THE TASK:
Return only the stretch of the material below that begins with the line containing "export LEC_CHECK = 0" and ends with the line containing "output reg [31:0] d_out;", exactly; both of those lines belong to it.
Start of DATA TO PROCESS
[run.sh]
#!/bin/bash
# the make line also repeats each setting of config.mk as NAME=value (left out here)
make -C /OpenROAD-flow-scripts/flow DESIGN_CONFIG=/design/flow/config.mk WORK_HOME=/design/flow/orfs CLKGATE_MAP_FILE= finish
[config.mk]
export PLATFORM = sky130hd
export DESIGN_NAME = mips_pipeline
export DESIGN_NICKNAME = mips_pipeline
export VERILOG_FILES = /design/flow/design.v
export SDC_FILE = /design/flow/constraint.sdc
export NUM_CORES = 4
export LEC_CHECK = 0
export ABC_AREA = 0
export CAP_MARGIN = 40
export CELL_PAD_IN_SITES_GLOBAL_PLACEMENT = 0
export CORE_MARGIN = 2
export CORE_UTILIZATION = 72
export CTS_CLUSTER_DIAMETER = 314
export GPL_ROUTABILITY_DRIVEN = 1
export GPL_TIMING_DRIVEN = 1
export MAX_ROUTING_LAYER = met4
export PLACE_DENSITY = 0.41
export SETUP_SLACK_MARGIN = -1.0
export SLEW_MARGIN = 20
[constraint.sdc]
create_clock -name core_clock -period 11.5 [get_ports {clk}]
set_input_delay 2.3000 -clock core_clock [delete_from_list [all_inputs] [get_ports {clk}]]
set_output_delay 2.3000 -clock core_clock [all_outputs]
set_load 0.01 [all_outputs]
[design.v]
`timescale 1ns/1ns
module mux2x1( a, b, out, sel );
    input a, b, sel;
    output out;
    assign out = sel ? a : b;
endmodule
module mux2( sel, a, b, out );
    parameter bitwidth = 32 ;
    input  sel; 
    input  [bitwidth-1:0] a, b;
    output [bitwidth-1:0] out;
    assign out = sel ? a : b;
endmodule
module mux3( sel, a, b, c, out );
    parameter bitwidth = 32 ;
    input  [1:0]  sel; 
    input  [bitwidth-1:0] a, b, c;
    output [bitwidth-1:0] out;
    assign out = sel == 0 ? a : sel == 1 ? b : c;
endmodule
module add32(a, b, result);
    input  [31:0] a, b;
    output [31:0] result;
    assign result = a + b;
endmodule
module sign_extend( immed_in, ext_immed_out );
	input  [15:0] immed_in;
	output [31:0] ext_immed_out;
	assign ext_immed_out = { { 16{immed_in[15]} }, immed_in };
endmodule
module reg32(clk, rst, d_in, d_out );
    input  clk, rst;
    input  [31:0] d_in;
    output reg [31:0] d_out;
    always @(posedge clk) begin
        if (rst)
            d_out <= 32'b0;
      else 
            d_out <= d_in;
    end
endmodule
module ALU_Slice( a, b, cin, cout, inv, ctl, out );
    input a, b, cin, inv;
    input [2:0] ctl;
    output cout, out;
    wire and_out, or_out, fa_out;
    wire bx, e1, e2, e3;
    parameter ALU_add = 3'b010;
    parameter ALU_sub = 3'b110;
    parameter ALU_and = 3'b000;
    parameter ALU_or = 3'b001;
    parameter ALU_slt = 3'b111;
    and (and_out, a, b);
    or (or_out, a, b);
    xor (bx, b, inv);
    xor (e1, a, bx);
    and (e2, a, bx);
    and (e3, e1, cin);
    or (cout, e2, e3);
    xor (fa_out, e1, cin);
    assign out = ctl[1] ? fa_out : (ctl[0] ? or_out : and_out);
endmodule
`timescale 1ns/1ns
module Shifter( a, b, result );
    input [31:0] a, b;
    output [31:0] result;     
    wire[31:0] w[0:5];
    assign w[0] = a;
    genvar i, j;
    for( i = 0 ; i < 5 ; i = i + 1 ) begin
        for( j = 2**i-1 ; j >= 0 ; j = j - 1 )  
            mux2x1 mux( .a(1'b0), .b(w[i][j]), .out(w[i+1][j]), .sel(b[i]) );
        for( j = 2**i ; j < 32 ; j = j + 1 )
            mux2x1 mux( .a(w[i][j-2**i]), .b(w[i][j]), .out(w[i+1][j]), .sel(b[i]) );
    end
    assign result = w[5] ;  
endmodule
module ALU( ctl, a, b, result, zero );
    input [2:0]   ctl ;
    input [31:0]  a, b ;
    output [31:0] result ;
    output zero ;
    wire [31:0] c, ALUOut, ShifterOut;
    wire inv;
    parameter ALU_sll = 3'b011;
    parameter ALU_add = 3'b010;
    parameter ALU_sub = 3'b110;
    parameter ALU_and = 3'b000;
    parameter ALU_or = 3'b001;
    parameter ALU_slt = 3'b111;
    assign inv = (ctl == ALU_sub || ctl == ALU_slt);
    genvar i;
    ALU_Slice slice( .a(a[0]), .b(b[0]), .cin(inv), .cout(c[0]), .ctl(ctl), .out(ALUOut[0]), .inv(inv) );
    for(i = 1 ; i<32 ; i=i+1)
        ALU_Slice slice( .a(a[i]), .b(b[i]), .cin(c[i-1]), .cout(c[i]), .ctl(ctl), .out(ALUOut[i]), .inv(inv) );
    Shifter shifter( .a(a), .b(b), .result(ShifterOut) );
    assign result = ( ctl == ALU_sll ? ShifterOut :
                      ctl == ALU_slt ? {31'b0, ALUOut[31]} : ALUOut); 
    assign zero = (result == 32'b0);
endmodule
module alu_ctl(ALUOp, Funct, ALUOperation, DIVU, ALUSEL);
    input  [1:0] ALUOp;
    input  [5:0] Funct;
    output reg DIVU;
    output reg [1:0] ALUSEL;
    output reg [2:0] ALUOperation;
    parameter F_sll = 6'd0;
    parameter F_mfhi = 6'd10;
    parameter F_mflo = 6'd12;
    parameter F_divu = 6'd27;
    parameter F_add = 6'd32;
    parameter F_sub = 6'd34;
    parameter F_and = 6'd36;
    parameter F_or = 6'd37;
    parameter F_slt = 6'd42;
    parameter ALU_sll = 3'b011;
    parameter ALU_add = 3'b010;
    parameter ALU_sub = 3'b110;
    parameter ALU_and = 3'b000;
    parameter ALU_or = 3'b001;
    parameter ALU_slt = 3'b111;
    always @(*) begin
        ALUSEL = 2;
        DIVU = 1'b0;
        ALUOperation = ALU_and;
        case (ALUOp)
        2'b00 : ALUOperation = ALU_add;
        2'b01 : ALUOperation = ALU_sub;
        2'b11 : ALUOperation = ALU_or ;
        2'b10 : case (Funct)
                F_sll : ALUOperation = ALU_sll;
                F_add : ALUOperation = ALU_add;
                F_sub : ALUOperation = ALU_sub;
                F_and : ALUOperation = ALU_and;
                F_or : ALUOperation = ALU_or;
                F_slt : ALUOperation = ALU_slt;
                F_divu: DIVU = 1;
                F_mfhi: ALUSEL = 0;
                F_mflo: ALUSEL = 1;
                default : ALUOperation = ALU_and;
                endcase
        default ALUOperation = ALU_and;
        endcase
    end
endmodule
module control( opcode, RegDst, ALUSrc, MemtoReg, RegWrite, 
                MemRead, MemWrite, Branch, Jump, ALUOp, bne);
    input  [5:0] opcode;
    output reg RegDst, ALUSrc, MemtoReg, RegWrite, MemRead, MemWrite, Branch, Jump, bne;
    output reg [1:0] ALUOp;
    parameter R_FORMAT = 6'd0;
    parameter LW = 6'd35;
    parameter SW = 6'd43;
    parameter BEQ = 6'd4;
    parameter BNE = 6'd5;    
    parameter ORI = 6'd13;
	parameter J = 6'd2;
	parameter NOP = 6'd63;
    always @(*) begin
        case ( opcode )
            R_FORMAT : 
            begin
                RegDst = 1'b1; ALUSrc = 1'b0; MemtoReg = 1'b0; RegWrite = 1'b1; MemRead = 1'b0; 
                MemWrite = 1'b0; Branch = 1'b0; Jump = 1'b0; ALUOp = 2'b10; bne = 1'd0 ;
            end
            LW :
            begin
                RegDst = 1'b0; ALUSrc = 1'b1; MemtoReg = 1'b1; RegWrite = 1'b1; MemRead = 1'b1; 
                MemWrite = 1'b0; Branch = 1'b0; Jump = 1'b0; ALUOp = 2'b00; bne = 1'd0 ;
            end
            SW :
            begin
                RegDst = 1'b0; ALUSrc = 1'b1; MemtoReg = 1'b0; RegWrite = 1'b0; MemRead = 1'b0; 
                MemWrite = 1'b1; Branch = 1'b0; Jump = 1'b0; ALUOp = 2'b00; bne = 1'd0;
            end
            ORI :
            begin
                RegDst = 1'b0; ALUSrc = 1'b1; MemtoReg = 1'b0; RegWrite = 1'b1; MemRead = 1'b0; 
                MemWrite = 1'b0; Branch = 1'b0; Jump = 1'b0; ALUOp = 2'b11; bne = 1'd0;
            end
            BEQ :
            begin
                RegDst = 1'b0; ALUSrc = 1'b0; MemtoReg = 1'b0; RegWrite = 1'b0; MemRead = 1'b0; 
                MemWrite = 1'b0; Branch = 1'b1; Jump = 1'b0; ALUOp = 2'b01; bne = 1'd0;
            end
            BNE :
            begin
                RegDst = 1'b0; ALUSrc = 1'b0; MemtoReg = 1'b0; RegWrite = 1'b0; MemRead = 1'b0; 
                MemWrite = 1'b0; Branch = 1'b1; Jump = 1'b0; ALUOp = 2'b01; bne = 1'd1 ;
            end
            J :
            begin
                RegDst = 1'b0; ALUSrc = 1'b0; MemtoReg = 1'b0; RegWrite = 1'b0; MemRead = 1'b0; 
                MemWrite = 1'b0; Branch = 1'b0; Jump = 1'b1; ALUOp = 2'b01; bne = 1'd0 ;
            end
            NOP :
            begin
                RegDst=1'b0; ALUSrc=1'b0; MemtoReg=1'b0; RegWrite=1'b0; MemRead=1'b0; 
                MemWrite=1'b0; Branch=1'b0; Jump = 1'b0; ALUOp = 2'b00;  bne = 1'd0 ;
            end
            default
            begin
                RegDst=1'b0; ALUSrc=1'b0; MemtoReg=1'b0; RegWrite=1'b0; MemRead=1'b0; 
                MemWrite=1'b0; Branch=1'b0; Jump = 1'b0; ALUOp = 2'b00;  bne = 1'd0 ;
            end
        endcase
    end
endmodule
End of DATA TO PROCESS
REPLY:
export LEC_CHECK = 0
export ABC_AREA = 0
export CAP_MARGIN = 40
export CELL_PAD_IN_SITES_GLOBAL_PLACEMENT = 0
export CORE_MARGIN = 2
export CORE_UTILIZATION = 72
export CTS_CLUSTER_DIAMETER = 314
export GPL_ROUTABILITY_DRIVEN = 1
export GPL_TIMING_DRIVEN = 1
export MAX_ROUTING_LAYER = met4
export PLACE_DENSITY = 0.41
export SETUP_SLACK_MARGIN = -1.0
export SLEW_MARGIN = 20
[constraint.sdc]
create_clock -name core_clock -period 11.5 [get_ports {clk}]
set_input_delay 2.3000 -clock core_clock [delete_from_list [all_inputs] [get_ports {clk}]]
set_output_delay 2.3000 -clock core_clock [all_outputs]
set_load 0.01 [all_outputs]
[design.v]
`timescale 1ns/1ns
module mux2x1( a, b, out, sel );
    input a, b, sel;
    output out;
    assign out = sel ? a : b;
endmodule
module mux2( sel, a, b, out );
    parameter bitwidth = 32 ;
    input  sel; 
    input  [bitwidth-1:0] a, b;
    output [bitwidth-1:0] out;
    assign out = sel ? a : b;
endmodule
module mux3( sel, a, b, c, out );
    parameter bitwidth = 32 ;
    input  [1:0]  sel; 
    input  [bitwidth-1:0] a, b, c;
    output [bitwidth-1:0] out;
    assign out = sel == 0 ? a : sel == 1 ? b : c;
endmodule
module add32(a, b, result);
    input  [31:0] a, b;
    output [31:0] result;
    assign result = a + b;
endmodule
module sign_extend( immed_in, ext_immed_out );
	input  [15:0] immed_in;
	output [31:0] ext_immed_out;
	assign ext_immed_out = { { 16{immed_in[15]} }, immed_in };
endmodule
module reg32(clk, rst, d_in, d_out );
    input  clk, rst;
    input  [31:0] d_in;
    output reg [31:0] d_out;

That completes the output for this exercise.